Page 13 of A Love Most Brutal (Morelli Family #2)
MAXIM
The church is full, one half of Russians, the other of Italians and a large handful of Irish clan members, too. They’re not all criminals. Some are children, others just married to mobsters, some none the wiser or perfectly fine pretending to be oblivious.
Our communities have been friendly enough these last months, a feat considering that when my father was alive it wasn’t uncommon to spit as you walked by a Morelli. ‘Friendly’ might be too strong a word, but there is a cordiality there.
Or maybe a begrudging respect for the decisions of their dons, even if they can’t get behind them with all sincerity.
My three sisters sit at the front row on my side, Nadia looking like she is going to burst with the excitement of the event, Vera off in her own world, and Sophia vaguely bored but as put together and polished as ever.
Her husband, Dante Delvecchio, an underboss in Chicago, sits by her side, arm slung behind her.
They loathe each other, but he knows that hurting her would mean death by me if not by Sophia first.
Now that it’s the day of the actual wedding, I’m trying not to take our mother’s absence personally. She hates this city, but I’m certain she does love me. Just too many memories of him .
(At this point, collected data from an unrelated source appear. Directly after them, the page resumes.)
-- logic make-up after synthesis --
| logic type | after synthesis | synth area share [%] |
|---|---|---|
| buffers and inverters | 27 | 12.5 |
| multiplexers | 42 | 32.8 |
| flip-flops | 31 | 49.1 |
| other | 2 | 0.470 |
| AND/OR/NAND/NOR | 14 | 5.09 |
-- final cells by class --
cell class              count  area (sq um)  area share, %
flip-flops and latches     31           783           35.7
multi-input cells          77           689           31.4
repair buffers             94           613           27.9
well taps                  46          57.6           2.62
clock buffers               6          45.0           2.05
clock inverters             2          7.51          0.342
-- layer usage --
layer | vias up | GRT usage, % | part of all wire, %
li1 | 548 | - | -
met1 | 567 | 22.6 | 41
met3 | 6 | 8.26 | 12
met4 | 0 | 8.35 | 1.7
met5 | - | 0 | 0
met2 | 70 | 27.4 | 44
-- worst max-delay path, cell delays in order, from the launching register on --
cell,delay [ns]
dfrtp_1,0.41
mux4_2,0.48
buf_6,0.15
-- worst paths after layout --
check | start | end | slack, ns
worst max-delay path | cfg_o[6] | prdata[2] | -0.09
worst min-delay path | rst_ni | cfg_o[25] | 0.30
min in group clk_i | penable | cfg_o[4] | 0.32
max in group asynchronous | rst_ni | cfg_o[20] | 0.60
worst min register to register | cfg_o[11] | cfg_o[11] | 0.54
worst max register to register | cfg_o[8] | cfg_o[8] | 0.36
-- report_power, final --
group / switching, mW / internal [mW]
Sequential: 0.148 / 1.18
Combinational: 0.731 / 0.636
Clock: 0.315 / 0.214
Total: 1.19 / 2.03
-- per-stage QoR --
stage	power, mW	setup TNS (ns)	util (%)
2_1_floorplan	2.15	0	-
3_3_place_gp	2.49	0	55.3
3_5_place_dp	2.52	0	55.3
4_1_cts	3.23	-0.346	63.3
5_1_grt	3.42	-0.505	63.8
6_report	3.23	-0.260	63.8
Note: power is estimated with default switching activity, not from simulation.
[src/hw/rtl/bbwm_pkg.sv]
package bbwm_pkg;

  localparam int CfgAddrW = 4;
  localparam int ColSumW  = 11;
  localparam int WinSumW  = 14;

  typedef enum logic [1:0] {
    REG_IMAGE_COLS = 2'd0,
    REG_IMAGE_ROWS = 2'd1,
    REG_WIN_W      = 2'd2,
    REG_WIN_H      = 2'd3
  } reg_idx_e;

  typedef struct packed {
    logic [10:0] image_cols;
    logic [11:0] image_rows;
    logic [3:0]  win_w;
    logic [3:0]  win_h;
  } cfg_t;

  typedef struct packed {
    logic load;
    logic lrd;
    logic lacc;
    logic wr;
    logic wrd;
    logic wacc;
    logic dinit;
    logic dstep;
    logic oload;
  } dp_cmd_t;

  typedef struct packed {
    logic more_lines;
    logic has_result;
    logic more_cols;
    logic div_last;
    logic out_free;
  } dp_sts_t;

endpackage

[src/hw/rtl/bbwm_ctrl.sv]
module bbwm_ctrl
  import bbwm_pkg::*;
(
  input  logic    clk_i,
  input  logic    rst_ni,
  input  logic    in_valid_i,
  output logic    in_ready_o,
  input  dp_sts_t sts_i,
  output dp_cmd_t cmd_o
);

  typedef enum logic [3:0] {
    S_IDLE, S_LRD, S_LACC, S_WR, S_WRD, S_WACC, S_DINIT, S_DSTEP, S_DONE
  } state_e;

  state_e state_q, state_d;

  always_comb begin
    state_d    = state_q;
    cmd_o      = '0;
    in_ready_o = 1'b0;
    case (state_q)
      S_IDLE: begin
        in_ready_o = 1'b1;
        if (in_valid_i) begin
          cmd_o.load = 1'b1;
          state_d    = S_LRD;
        end
      end
      S_LRD: begin
        if (sts_i.more_lines) begin
          cmd_o.lrd = 1'b1;
          state_d   = S_LACC;
        end else begin
          state_d = S_WR;
        end
      end
      S_LACC: begin
        cmd_o.lacc = 1'b1;
        state_d    = S_LRD;
      end
      S_WR: begin
        cmd_o.wr = 1'b1;
        state_d  = sts_i.has_result ? S_WRD : S_IDLE;
      end
      S_WRD: begin
        if (sts_i.more_cols) begin
          cmd_o.wrd = 1'b1;
          state_d   = S_WACC;
        end else begin
          state_d = S_DINIT;
        end
      end
      S_WACC: begin
        cmd_o.wacc = 1'b1;
        state_d    = S_WRD;
      end
      S_DINIT: begin
        cmd_o.dinit = 1'b1;
        state_d     = S_DSTEP;
      end
      S_DSTEP: begin
        cmd_o.dstep = 1'b1;
        if (sts_i.div_last) begin
          state_d = S_DONE;
        end
      end
      S_DONE: begin
        if (sts_i.out_free) begin
          cmd_o.oload = 1'b1;
          state_d     = S_IDLE;
        end
      end
      default: state_d = S_IDLE;
    endcase
  end

  always_ff @(posedge clk_i or negedge rst_ni) begin
    if (!rst_ni) begin
      state_q <= S_IDLE;
    end else begin
      state_q <= state_d;
    end
  end

endmodule

[config.mk]
export PLATFORM = sky130hd
export DESIGN_NAME = bbwm_ctrl
export DESIGN_NICKNAME = d
export VERILOG_FILES = /design/src/hw/rtl/bbwm_pkg.sv /design/src/hw/rtl/bbwm_ctrl.sv
export SDC_FILE = /design/constraint.sdc
export NUM_CORES = 1
export LEC_CHECK = 0
export BUFFER_PORTS_ARGS = -buffer_cell sky130_fd_sc_hd__buf_2
export CAP_MARGIN = 20
export CORE_AREA = 2 2 39 41
export CTS_CLUSTER_DIAMETER = 60
export CTS_CLUSTER_SIZE = 12
export DETAILED_ROUTE_END_ITERATION = 16
export DIE_AREA = 0 0 41 43
export GPL_ROUTABILITY_DRIVEN = 0
export PLACE_DENSITY = 0.49
export SLEW_MARGIN = 20
export SYNTH_ARGS = -nofsm -noshare
export SYNTH_HDL_FRONTEND = slang
export SYNTH_SLANG_ARGS = --single-unit
[constraint.sdc]
create_clock -name clk_i -period 2.5 [get_ports clk_i]
set_input_delay 0.125 -clock clk_i [delete_from_list [all_inputs] [get_ports clk_i]]
set_output_delay 0.125 -clock clk_i [all_outputs]
set_load 0.01 [all_outputs]
==> metrics.yaml, run 1 <==
route:
  dr.pass1.iters: 4
  drcViolationCount: 0
  wirelength_um: 791
  antenna_left: 0
  num_vias: 349
  detail_route.vias_per_cell: 4.781
  drtIter0Drc: 4
  wl_per_cell_um: 10.84
clocking:
  cts_tree: "built"
  cts_buffers: 3
  clockBufferDepth: 2
  clock_latency_ns: 0.23
  cts_root_buf: "clkbuf_4"
  path_clk_slew_ns: 0.04
  cts_setup_buffers: 0
  h-tree-depth: 1
  cts.sinks: 4
power_and_ir_drop:
  ir_drop_uv: 282.1
  p_leak_nw: 0.2102
  p_per_area_nw_per_um2: 1098
setup_path:
  crit_path_cell_trace: "or4b_4 -> nor2_1 -> buf_2"
  r2r_slack_ns: 1.14
  reg2regPathDepth: 2
  timing.rr.end: "state_q[0]"
  crit_buf_inv: 1
  critPathKind: "flop to output pin"
  r2r-start: "state_q[2]"
  critical_path.max_stage_delay_ns: 0.59
  cp.required_ns: 2.38
  critPathMaxFanout: 12
  start_kind: "flop"
  cp_slowest_cell: "or4b_4"
  critPathTopFamily: "simple AND/OR/NAND/NOR gates"
  cp.arrival_ns: 1.54
  endpoint_kind: "output pin"
floorplan:
  dieWidth_um: 41
  rows: 14
  die_area_um2: 1763
  initial_core_util_pct: 24.23
  ios: 18
  core_um2: 1384
  die_height_um: 43
final_layout:
  largest_register: "state_q"
  fin_util_pct: 32.10
  layoutNonFillerInstCount: 73
  fill_cells: 150
  drive_gt1_share_pct: 42.11
  layout.nets: 67
  largest_register_ffs: 4
  syn2layout_area_growth_pct: 32.46
  layout_common_cells: "buf_2, nor2_1, nor3_1, nand2_1, dfrtp_1"
  diodes: 0
  top_regs: "state_q (4)"
  regArea_um2: 100.1
  layout_commonest_cell: "buf_2"
  multiInputGateArea_um2: 202.7
synth:
  synth_xor_area_share_pct: 0
  yosys.area_share.simple_pct: 47.01
  yosysSeqAreaShare_pct: 29.85
  yosysWarningCount: 0
  synth_area_per_cell_um2: 8.383
  synth-seq-cells: 4
  synth_fa_ha_area_share_pct: 0
  synth_top_family_by_area: "simple AND/OR/NAND/NOR gates"
  synth-compound-area-share_pct: 13.43
  synth_mux_area_share_pct: 0
  synth.cell_area_um2: 335.3
  yosysUniqueCellTypes: 25
  syn_inst: 40
  synth_nets: 48
sta:
  min_period_ns: 1.669
  relSlewSlack_pct: 70.86
  worst_pin_slew_ns: 0.4371
  setup_viol: 0
  fin_ws_ns: 0.8305
  setup_tns_ns: 0
  rsz0062_at_grt: "false"
  fin_skew_ns: 0.001829
  fmaxAchievable_mhz: 599.0
  final_max_slew_viol_count: 0
  finalCritPeriodShare_pct: 66.78
  hold_viol_final: 0
outcome:
  status: "finished clean"
min_path:
  min_path_cells: 2
  hold_path_class: "input port to flop"
  holdCritStartpoint: "sts_i[0]"
  hold_end: "state_q[3]"
grt:
  grt_pass1_wl_um: 1235
  grt_remaining_overflow: 0
  grt_max_degree: 14
  grtUsageMet3_pct: 6.283
  use_met1_pct: 14.52
  antenna_found_initial: 0
  use_met2_pct: 12.81
  grt.busiest_layer: "met1"
  grt_pass1_vias: 304
  track_usage_pct: 10.75
placement:
  post-place-cells: 69
  dpl.hpwl_um: 582.5
  io_buffers: 17
  place_ws_ns: 1.076
run:
  maxCapViolations: 0
==> through the flow <==
step	area (µm²)	hold WS [ns]	power [mW]
floorplan	335.3	-0.1706	0.3490
global placement	411.6	-0.06849	0.4105
detailed placement	411.6	-0.06864	0.4094
CTS	444.2	0.1005	0.4952
global route	444.2	0.1010	0.5360
finish	444.2	0.1080	0.4877
==> worst max-delay path by stage <==
| stage | cells after the start | endpoint | start | slack (ns) |
|---|---|---|---|---|
| detailed placement | 3 | cmd_o[0] | state_q[1] | 1.08 |
| global route | 3 | cmd_o[0] | state_q[1] | 0.77 |
| floorplan | 3 | cmd_o[8] | state_q[1] | 1.22 |
| finish | 3 | cmd_o[0] | state_q[1] | 0.83 |
| global placement | 3 | cmd_o[0] | state_q[1] | 1.08 |
| CTS | 3 | cmd_o[0] | state_q[1] | 0.82 |
==> cells by family (layout without fill, tap and decap cells) <==
logic type             count (synthesis)  after routing
buffers and inverters                  5             22
flip-flops                             4              4
AO/OA/AOI/OAI                          6              6
AND/OR/NAND/NOR                       25             25
==> Yosys cell counts, drive strengths merged <==
cell type	instances	area, µm²
nor3b	1	7.510
nor2	4	15.01
nor2b	2	12.51
and2	1	6.260
nand2b	2	20.02
nand4b	1	8.760
nor3	4	20.02
dfrtp	4	100.1
nand2	4	15.01
o41ai	1	8.760
o31a	1	8.760
inv	1	3.750
or3	1	6.260
buf	4	28.78
nand3	1	5.000
o22ai	1	12.51
nor4b	1	8.760
o21ai	1	5.000
or4b	1	13.76
a21oi	2	10.01
nor4	2	18.77
==> metal layers <==
layer  routed length, µm  up-vias
met1                 360      153
met4                  12        0
li1                    -      180
met2                 362       14
met5                   0        -
met3                  55        2
==> area by class of cell <==
| class | count | area share, % |
|---|---|---|
| Sequential cell | 4 | 22.54 |
| Clock buffer | 3 | 5.070 |
| Inverter | 1 | 0.8451 |
| Tap cell | 16 | 4.507 |
| Timing Repair Buffer | 18 | 21.41 |
| Multi-Input combinational cell | 31 | 45.63 |
==> what timing repair did <==
| item | in CTS | in global routing |
|---|---|---|
| endpoints found under the setup margin | 0 | 0 |
| endpoints found under the hold margin | 4 | 0 |
| resized for setup | 0 | 0 |
| hold buffers | 1 | 0 |
==> worst register-to-register path: stages (launching register included) <==
cell and delay, ns:
dfrtp_1 0.52, o31a_1 0.34, o41ai_1 0.37
==> power breakdown <==
group	switching, mW	internal (mW)
registers	0.0883	0.0916
clock network	0.0248	0.0536
logic	0.113	0.116
(Power assumes the default switching activity.)
==> run 2, diff against run 1 <==
--- a/config.mk
+++ b/config.mk
@@ -13,7 +13,7 @@
 export DETAILED_ROUTE_END_ITERATION = 16
 export DIE_AREA = 0 0 41 43
 export GPL_ROUTABILITY_DRIVEN = 0
-export PLACE_DENSITY = 0.49
+export PLACE_DENSITY = 0.51
 export SLEW_MARGIN = 20
 export SYNTH_ARGS = -nofsm -noshare
 export SYNTH_HDL_FRONTEND = slang
==> constraint.sdc (replaced) <==
create_clock -name clk_i -period 1.4 [get_ports clk_i]
set_input_delay 0.07 -clock clk_i [delete_from_list [all_inputs] [get_ports clk_i]]
set_output_delay 0.07 -clock clk_i [all_outputs]
set_load 0.01 [all_outputs]
==> run 2 against run 1 <==
Against the previous run: the run now ends with negative setup slack left; register-to-register slack worse by 0.99 ns; global-route usage is 1.1 points higher; first-iteration DRC count is 130% higher; clock power is 77% higher; non-clock buffer count is 7 higher; worst setup slack worse by 0.86 ns; worst hold slack worse by 0.051 ns; utilization is 4.8 points higher; total power is 110% higher; cell count is 9.6% higher; final area is 15% higher; largest cell class unchanged.
==> metrics.yaml, run 2 (same netlist as run 1, synthesis figures left out) <==
grt:
  antenna_found_initial: 0
  grt_pass1_wl_um: 1359
  grt_max_degree: 12
  grt_remaining_overflow: 0
  grt_pass1_vias: 335
  track_usage_pct: 11.90
final_layout:
  regArea_um2: 100.1
  layout.nets: 74
  top_regs: "state_q (4)"
  largest_register: "state_q"
  layout_commonest_cell: "buf_2"
  largest_register_ffs: 4
  multiInputGateArea_um2: 216.5
  drive_gt1_share_pct: 51.56
  fill_cells: 141
  diodes: 0
  syn2layout_area_growth_pct: 52.24
  layout_common_cells: "buf_2, buf_4, nor3_1, nand2_1, dfrtp_1"
sta:
  finalCritPeriodShare_pct: 102.3
  rsz0062_at_grt: "true"
  fmaxAchievable_mhz: 697.9
  setup_tns_ns: -0.05182
  setup_viol: 2
  fin_skew_ns: 0.002634
  min_period_ns: 1.433
  hold_viol_final: 0
  final_max_slew_viol_count: 0
  fin_ws_ns: -0.03283
  relSlewSlack_pct: 83.53
  worst_pin_slew_ns: 0.2439
setup_path:
  crit_path_cell_trace: "or4b_4 -> nor2_2 -> buf_2"
  cp_slowest_cell: "or4b_4"
  start_kind: "flop"
  endpoint_kind: "output pin"
  critical_path.max_stage_delay_ns: 0.55
  cp.required_ns: 1.33
  cp.arrival_ns: 1.36
  critPathKind: "flop to output pin"
  critPathMaxFanout: 2
placement:
  place_ws_ns: 0.1857
  dpl.hpwl_um: 640.9
  io_buffers: 17
floorplan:
  rows: 14
  core_um2: 1384
  die_height_um: 43
  dieWidth_um: 41
  die_area_um2: 1763
  ios: 18
  initial_core_util_pct: 24.23
power_and_ir_drop:
  clkPwrFrac_pct: 13.4
  sw_frac_of_total_pct: 42.86
  p_per_area_nw_per_um2: 2024
  seq_power_share_pct: 20.2
  switchingPower_mw: 0.4428
  ir_drop_uv: 622.7
  p_comb_share_pct: 66.3
  p_leak_nw: 0.2475
  internal_power_mw: 0.5903
route:
  detail_route.vias_per_cell: 4.725
  antenna_left: 0
  drcViolationCount: 0
  drtIter0Drc: 9
  wirelength_um: 866
  num_vias: 378
  wl_per_cell_um: 10.83
  dr.pass1.iters: 5
min_path:
  hold_path_class: "input port to flop"
clocking:
  clock_latency_ns: 0.23
  cts_tree: "built"
  clockBufferDepth: 2
  cts_root_buf: "clkbuf_4"
  cts.sinks: 4
  h-tree-depth: 1
  path_clk_slew_ns: 0.04
  cts_buffers: 3
outcome:
  violations: "negative setup slack"
  status: "complete, but fails checks"
run:
  maxCapViolations: 0
run 2: cell count changes in the layout (fill, tap and decap cells not counted):
cell | previous run | this run
nor2b_2 | 0 | 1
buf_4 | 0 | 7
nor2_1 | 4 | 3
nor4_4 | 0 | 1
nor2b_1 | 2 | 1
nor4_2 | 1 | 0
nor2_2 | 0 | 1
run 2: worst max-delay path: cells and delay by family, from the launching register on:
family | cells | cell delay [ns]
DFF | 1 | 0.37
and+or+nand+nor | 2 | 0.63
buffers and inverters | 1 | 0.12
run 2: layout make-up:
class / instances / share of cell area [%]
Multi-Input combinational cell: 31 / 42.40
Timing Repair Buffer: 25 / 28.92
Sequential cell: 4 / 19.61
Clock buffer: 3 / 4.412
Tap cell: 16 / 3.922
Inverter: 1 / 0.7353
run 2: stage by stage:
stage	instance area [µm²]	cells	power (mW)	util [%]	hold slack, ns
final	510.5	80	1.033	36.89	0.05739
after global routing	510.5	80	1.124	36.89	0.05938
after CTS	508.0	80	1.041	36.71	0.05329
after detailed placement	449.2	74	0.8216	32.46	-0.1241
after global placement	449.2	74	0.8243	32.46	-0.1212
after floorplan	335.3	40	0.6232	-	-0.2256
run 2: power groups by stage:
| stage | Combinational (mW) | Sequential (mW) | Clock (mW) |
|---|---|---|---|
| after CTS | 0.690 | 0.206 | 0.146 |
| after detailed placement | 0.609 | 0.212 | 0 |
| after floorplan | 0.422 | 0.202 | 0 |
| after global placement | 0.614 | 0.211 | 0 |
| final | 0.685 | 0.209 | 0.139 |
| after global routing | 0.750 | 0.217 | 0.157 |
run 2: worst paths after layout:
| path | start | end | slack (ns) | cells past startpoint |
|---|---|---|---|---|
| setup / recovery | state_q[0] | cmd_o[0] | -0.03 | 3 |
| hold / removal | sts_i[0] | state_q[3] | 0.06 | 2 |
| setup reg to reg | state_q[2] | state_q[0] | 0.15 | 3 |
| hold reg to reg | state_q[0] | state_q[3] | 0.60 | 2 |
| max in group asynchronous | rst_ni | state_q[3] | 1.10 | 2 |
| min in group asynchronous | rst_ni | state_q[0] | 0.18 | 2 |
run 2: layer usage:
layer | vias to the layer above | track usage [%] | wire length, µm
met5 | - | 0 | 0
met4 | 0 | 12.00 | 19
met3 | 2 | 1.571 | 54
met2 | 16 | 15.31 | 421
met1 | 167 | 15.64 | 370
li1 | 193 | - | -
run 2: repair_timing:
| action | CTS | global route |
|---|---|---|
| gates resized for setup | 2 | 1 |
| cloned | 0 | 0 |
| endpoints found under the setup margin | 4 | 5 |
| hold buffers | 1 | 0 |
| pin swaps | 1 | 0 |
| buffers inserted | 2 | 0 |
| hold endpoints to repair | 4 | 0 |
==> run 3, diff against run 2 <==
--- a/config.mk
+++ b/config.mk
@@ -13,7 +13,9 @@
 export DETAILED_ROUTE_END_ITERATION = 16
 export DIE_AREA = 0 0 41 43
 export GPL_ROUTABILITY_DRIVEN = 0
-export PLACE_DENSITY = 0.51
+export HOLD_SLACK_MARGIN = 0.08
+export PLACE_DENSITY = 0.49
+export SKIP_CTS_REPAIR_TIMING = 1
 export SLEW_MARGIN = 20
 export SYNTH_ARGS = -nofsm -noshare
 export SYNTH_HDL_FRONTEND = slang
==> constraint.sdc (replaced) <==
create_clock -name clk_i -period 1.9 [get_ports clk_i]
set_input_delay 0.095 -clock clk_i [delete_from_list [all_inputs] [get_ports clk_i]]
set_output_delay 0.095 -clock clk_i [all_outputs]
set_load 0.01 [all_outputs]
==> run 3 against run 2 <==
Against the previous run: clock power fell by 24%; the run now ends clean; critical path type unchanged; total power fell by 37%; sequential power rose by 13%.
==> metrics.yaml, run 3 (same netlist as run 1, synthesis figures left out) <==
floorplan:
  rows: 14
  die_area_um2: 1763
  core_um2: 1384
  initial_core_util_pct: 24.23
  ios: 18
  dieWidth_um: 41
  die_height_um: 43
clocking:
  h-tree-depth: 1
  clock_latency_ns: 0.24
  path_clk_slew_ns: 0.04
  cts_buffers: 3
  cts_tree: "built"
  cts_root_buf: "clkbuf_4"
  cts.sinks: 4
  clockBufferDepth: 2
sta:
  setup_tns_ns: 0
  hold_viol_final: 0
  relSlewSlack_pct: 69.80
  min_period_ns: 1.646
  fin_skew_ns: 0.001845
  setup_viol: 0
  final_max_slew_viol_count: 0
  fmaxAchievable_mhz: 607.7
  finalCritPeriodShare_pct: 86.61
  worst_pin_slew_ns: 0.4530
  rsz0062_at_grt: "false"
power_and_ir_drop:
  p_leak_nw: 0.2144
  seq_power_share_pct: 36.6
  p_comb_share_pct: 47.0
  switchingPower_mw: 0.3019
  clkPwrFrac_pct: 16.4
  internal_power_mw: 0.3453
  p_per_area_nw_per_um2: 1425
  ir_drop_uv: 344.4
  sw_frac_of_total_pct: 46.64
  totalPowerFinal_mw: 0.6472
final_layout:
  layout_common_cells: "buf_2, nor2_1, nor3_1, nand2_1, dfrtp_1"
  layoutNonFillerInstCount: 74
  top_regs: "state_q (4)"
  largest_register_ffs: 4
  drive_gt1_share_pct: 41.38
  syn2layout_area_growth_pct: 35.45
  layout.nets: 68
  layout_commonest_cell: "buf_2"
  largest_register: "state_q"
  diodes: 0
placement:
  post-place-cells: 69
  io_buffers: 17
route:
  wl_per_cell_um: 10.92
  dr.pass1.iters: 5
  drtIter0Drc: 7
  drcViolationCount: 0
  num_vias: 365
  wirelength_um: 808
  detail_route.vias_per_cell: 4.932
  antenna_left: 0
setup_path:
  cp.arrival_ns: 1.55
  critPathMaxFanout: 12
  start_kind: "flop"
  r2r-start: "state_q[2]"
  critPathKind: "flop to output pin"
  timing.rr.end: "state_q[0]"
  r2r_slack_ns: 0.54
  reg2regPathDepth: 2
  endpoint_kind: "output pin"
  critPathLaunch: "state_q[1]"
  cp.required_ns: 1.80
grt:
  grt_pass1_wl_um: 1338
  grt_max_degree: 14
  grt_pass1_vias: 333
  track_usage_pct: 11.57
  antenna_found_initial: 0
  grt_remaining_overflow: 0
min_path:
  hold_end: "state_q[2]"
  hold_path_class: "input port to flop"
  holdCritStartpoint: "sts_i[3]"
  min_path_cells: 3
outcome:
  status: "finished clean"
run:
  maxCapViolations: 0
## run 3: cell count changes in the layout (fill, tap and decap cells not counted)
cell | before | now
nor4_2 | 0 | 1
nor4_4 | 1 | 0
nor2b_1 | 1 | 2
nor2b_2 | 1 | 0
nor2_1 | 3 | 4
dlygate4sd3_1 | 1 | 2
nor2_2 | 1 | 0
buf_4 | 7 | 0
## run 3: power groups by stage
stage / sequential, mW / clock [mW] / combinational (mW)
after detailed placement: 0.238 / 0 / 0.303
after CTS: 0.237 / 0.111 / 0.304
after global placement: 0.238 / 0 / 0.302
after global routing: 0.253 / 0.118 / 0.339
after floorplan: 0.148 / 0 / 0.311
final: 0.237 / 0.106 / 0.304
## run 3: worst max-delay path by stage
| stage | slack (ns) | to | depth (start not counted) |
|---|---|---|---|
| 2_1_floorplan | 0.65 | cmd_o[8] | 3 |
| 3_3_place_gp | 0.51 | cmd_o[0] | 3 |
| 3_5_place_dp | 0.50 | cmd_o[0] | 3 |
| 4_1_cts | 0.24 | cmd_o[0] | 3 |
| 5_1_grt | 0.18 | cmd_o[0] | 3 |
| 6_report | 0.25 | cmd_o[0] | 3 |
## run 3: critical path: stages, from the launching register on
cell and delay (ns):
dfrtp_1 0.50, or4b_4 0.59, nor2_1 0.09, buf_2 0.13
## run 3: metrics by stage
stage	utilization [%]	hold slack [ns]	instance area [µm²]	setup WS [ns]
3_3_place_gp	29.75	-0.09849	411.6	0.5105
5_1_grt	32.82	0.1543	454.2	0.1805
2_1_floorplan	-	-0.2006	335.3	0.6525
4_1_cts	31.37	-0.3513	434.2	0.2397
6_report	32.82	0.1507	454.2	0.2544
3_5_place_dp	29.75	-0.09913	411.6	0.4955
## run 3: area by class of cell
| class | count | area [µm²] |
|---|---|---|
| sequential | 4 | 100.1 |
| tap | 16 | 20.02 |
| inverter | 1 | 3.754 |
| clock buffer | 3 | 22.52 |
| timing repair buffer | 19 | 105.1 |
| fill | 152 | 929.6 |
| multi-input combinational | 31 | 202.7 |
## run 3: per-layer routing
metal | wire length (µm) | share of wire (%) | GRT usage (%) | vias up
met1 | 342 | 42 | 14.24 | 164
met4 | 36 | 4.5 | 12.67 | 0
li1 | - | - | - | 181
met5 | 0 | 0 | 0 | -
met2 | 383 | 47 | 15.31 | 15
met3 | 45 | 5.6 | 1.571 | 5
Nadia meets my eyes and hers sparkle as she gives two thumbs up. She said that a new person joining the family is the most exciting thing to happen in a decade, and she might be right about that.
When a violin and piano spring to life with a romantic wedding march, and the tall wooden doors at the end of the church open, blood rushes in my ears.
I’m thirty-eight years old, I’ve never been married, and now— right now —I’m marrying someone I barely know, who barely knows me . We have no grand presumptions of love for each other, only shared duty and mutual benefit from the arrangement.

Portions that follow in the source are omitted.